Wednesday, November 7, 2007

Mexican Fine Arts Center
The The National Museum of Mexican Art (Formerly known as the Mexican Fine Arts Center Museum) is a museum which features Mexican, Latino, and Chicano art and culture. The museum was founded in 1982 by Carlos Tortolero. Located in the neighborhood of Pilsen in Chicago, Illinois, the current building in Harrison Park opened on March 27, 1987. The museum is the only Latino museum accredited by the American Association of Museums. The mission of the museum is to display Mexican culture as one sin fronteras (without borders).

Every October, the museum has a Día de los Muertos ("Day of the Dead") exhibit which features altars and Día de los Muertos-related art by Chicago-area and international artists. This exhibit is the nation's largest. The 2005 exhibit was dedicated to three Chicago artists, Carlos Cortez, Ed Paschke and Allen Stringfellow.

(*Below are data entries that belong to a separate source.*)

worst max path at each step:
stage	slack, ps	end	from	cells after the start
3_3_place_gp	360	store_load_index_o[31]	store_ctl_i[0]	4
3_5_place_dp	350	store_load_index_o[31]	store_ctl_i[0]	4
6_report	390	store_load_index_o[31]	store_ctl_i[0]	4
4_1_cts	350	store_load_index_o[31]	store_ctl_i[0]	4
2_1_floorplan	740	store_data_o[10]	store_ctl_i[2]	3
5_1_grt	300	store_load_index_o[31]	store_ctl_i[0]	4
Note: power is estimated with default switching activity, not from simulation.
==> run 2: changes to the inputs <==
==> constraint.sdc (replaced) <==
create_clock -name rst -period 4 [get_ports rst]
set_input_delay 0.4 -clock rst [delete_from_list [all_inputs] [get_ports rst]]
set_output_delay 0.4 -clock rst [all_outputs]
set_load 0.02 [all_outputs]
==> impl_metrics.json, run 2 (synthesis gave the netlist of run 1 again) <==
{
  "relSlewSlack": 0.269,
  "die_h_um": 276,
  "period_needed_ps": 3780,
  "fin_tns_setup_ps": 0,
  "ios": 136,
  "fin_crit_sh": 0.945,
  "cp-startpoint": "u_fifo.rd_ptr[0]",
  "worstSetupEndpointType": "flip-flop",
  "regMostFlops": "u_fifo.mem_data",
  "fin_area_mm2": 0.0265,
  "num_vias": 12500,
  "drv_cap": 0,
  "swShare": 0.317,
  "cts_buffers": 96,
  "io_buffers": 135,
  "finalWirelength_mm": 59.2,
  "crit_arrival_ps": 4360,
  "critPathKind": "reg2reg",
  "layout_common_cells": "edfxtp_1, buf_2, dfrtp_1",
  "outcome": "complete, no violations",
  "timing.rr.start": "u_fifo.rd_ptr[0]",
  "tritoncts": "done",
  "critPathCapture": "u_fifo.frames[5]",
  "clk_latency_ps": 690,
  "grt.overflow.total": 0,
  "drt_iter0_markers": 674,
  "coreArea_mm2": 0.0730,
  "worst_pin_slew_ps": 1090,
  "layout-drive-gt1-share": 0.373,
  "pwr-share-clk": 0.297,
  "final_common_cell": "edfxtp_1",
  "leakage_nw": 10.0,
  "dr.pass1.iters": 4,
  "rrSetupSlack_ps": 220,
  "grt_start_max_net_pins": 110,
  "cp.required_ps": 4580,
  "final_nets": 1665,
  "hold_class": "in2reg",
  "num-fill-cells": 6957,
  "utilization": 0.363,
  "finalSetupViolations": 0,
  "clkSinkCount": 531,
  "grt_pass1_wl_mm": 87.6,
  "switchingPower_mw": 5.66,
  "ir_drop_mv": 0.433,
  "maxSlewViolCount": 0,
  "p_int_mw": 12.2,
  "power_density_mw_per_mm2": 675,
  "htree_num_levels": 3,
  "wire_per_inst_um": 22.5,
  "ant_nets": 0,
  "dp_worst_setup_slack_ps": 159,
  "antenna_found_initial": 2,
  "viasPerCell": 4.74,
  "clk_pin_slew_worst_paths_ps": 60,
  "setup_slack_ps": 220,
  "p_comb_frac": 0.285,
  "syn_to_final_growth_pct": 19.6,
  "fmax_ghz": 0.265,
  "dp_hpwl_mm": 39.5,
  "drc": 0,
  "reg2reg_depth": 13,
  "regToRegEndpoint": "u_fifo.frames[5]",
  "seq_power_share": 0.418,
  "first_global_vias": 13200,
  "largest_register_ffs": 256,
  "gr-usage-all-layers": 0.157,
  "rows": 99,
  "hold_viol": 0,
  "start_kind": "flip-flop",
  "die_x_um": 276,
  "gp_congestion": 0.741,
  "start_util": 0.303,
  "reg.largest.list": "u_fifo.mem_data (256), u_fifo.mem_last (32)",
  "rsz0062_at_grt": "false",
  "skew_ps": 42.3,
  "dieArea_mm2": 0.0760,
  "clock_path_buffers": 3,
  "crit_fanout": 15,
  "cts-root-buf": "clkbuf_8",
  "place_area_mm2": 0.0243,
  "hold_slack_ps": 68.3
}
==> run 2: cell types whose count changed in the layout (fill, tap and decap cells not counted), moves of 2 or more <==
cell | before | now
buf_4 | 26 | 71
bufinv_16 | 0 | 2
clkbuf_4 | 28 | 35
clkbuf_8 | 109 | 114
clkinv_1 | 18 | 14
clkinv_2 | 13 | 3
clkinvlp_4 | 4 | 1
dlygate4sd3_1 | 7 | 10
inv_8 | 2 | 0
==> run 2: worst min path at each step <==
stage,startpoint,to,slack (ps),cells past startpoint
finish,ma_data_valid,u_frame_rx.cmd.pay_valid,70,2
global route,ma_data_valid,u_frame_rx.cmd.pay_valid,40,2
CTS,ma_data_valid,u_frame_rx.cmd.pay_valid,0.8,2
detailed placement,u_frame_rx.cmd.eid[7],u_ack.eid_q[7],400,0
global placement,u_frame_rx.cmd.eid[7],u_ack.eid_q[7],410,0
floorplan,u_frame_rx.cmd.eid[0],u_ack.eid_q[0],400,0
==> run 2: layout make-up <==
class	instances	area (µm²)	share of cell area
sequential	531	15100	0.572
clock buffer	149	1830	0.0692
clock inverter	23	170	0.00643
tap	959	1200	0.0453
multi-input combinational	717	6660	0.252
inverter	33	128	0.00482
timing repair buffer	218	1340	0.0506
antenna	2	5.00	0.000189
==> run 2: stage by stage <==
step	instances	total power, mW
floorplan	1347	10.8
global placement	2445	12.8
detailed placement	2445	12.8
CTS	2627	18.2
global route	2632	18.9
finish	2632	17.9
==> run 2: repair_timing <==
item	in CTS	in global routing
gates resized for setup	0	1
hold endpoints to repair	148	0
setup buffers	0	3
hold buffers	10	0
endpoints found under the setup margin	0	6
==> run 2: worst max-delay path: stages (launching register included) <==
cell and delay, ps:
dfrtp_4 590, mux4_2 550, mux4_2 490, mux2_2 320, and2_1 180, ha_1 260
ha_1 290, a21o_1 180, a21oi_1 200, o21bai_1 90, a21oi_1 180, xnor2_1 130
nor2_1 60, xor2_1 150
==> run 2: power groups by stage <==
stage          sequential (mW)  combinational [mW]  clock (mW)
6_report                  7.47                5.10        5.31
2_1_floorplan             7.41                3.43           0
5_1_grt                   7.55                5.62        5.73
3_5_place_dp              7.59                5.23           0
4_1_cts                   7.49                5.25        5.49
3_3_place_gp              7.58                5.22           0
$ cat config.mk
export PLATFORM = sky130hd
export DESIGN_NAME = wb_top
export DESIGN_NICKNAME = d
export VERILOG_FILES = /design/src/lsu_pkg.sv /design/src/wb_pkg.sv /design/src/wb_top.sv /design/src/regfile.sv /design/src/wb_stage.sv /design/src/load_resp.sv /design/src/ex_wb_reg.sv
export SDC_FILE = /design/constraint.sdc
export NUM_CORES = 2
export LEC_CHECK = 0
export ABC_CLOCK_PERIOD_IN_PS = 8360
export BUFFER_PORTS_ARGS = -buffer_cell sky130_fd_sc_hd__buf_2
export CORE_AREA = 2 2 311 313
export CTS_BUF_LIST = sky130_fd_sc_hd__clkbuf_4 sky130_fd_sc_hd__clkbuf_8
export CTS_CLUSTER_DIAMETER = 120
export CTS_CLUSTER_SIZE = 28
export DETAILED_ROUTE_END_ITERATION = 8
export DIE_AREA = 0 0 313 315
export PLACE_DENSITY = 0.77
export SLEW_MARGIN = 20
export SYNTH_ARGS = -nofsm -noshare
export SYNTH_HDL_FRONTEND = slang
export SYNTH_SLANG_ARGS = --single-unit
$ cat constraint.sdc
create_clock -name clk -period 8.36 [get_ports clk]
set_input_delay 2.09 -clock clk [delete_from_list [all_inputs] [get_ports clk]]
set_output_delay 2.09 -clock clk [all_outputs]
set_load 0.02 [all_outputs]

Annual Día de los Muertos exhibit
The museum also has a program of arts education, performance and community initiatives. In 1994, the museum created two new festivals, Del Corazon: the Mexican Performing Arts Festival and the Sor Juana Festival, dedicated to an important Mexicana scholar. In 1998, the museum created the Yollocalli Youth Museum. It also runs the radio station WRTE 90.5 FM, Radio Arte, a non-profit, community station that serves the Pilsen/Little Village area but is heard throughout the Chicago metro area with a programming ranging from Latin Alternative to community affairs and other eclectic programming run by its GM Silvia Rivera and PD Carlos Mendez.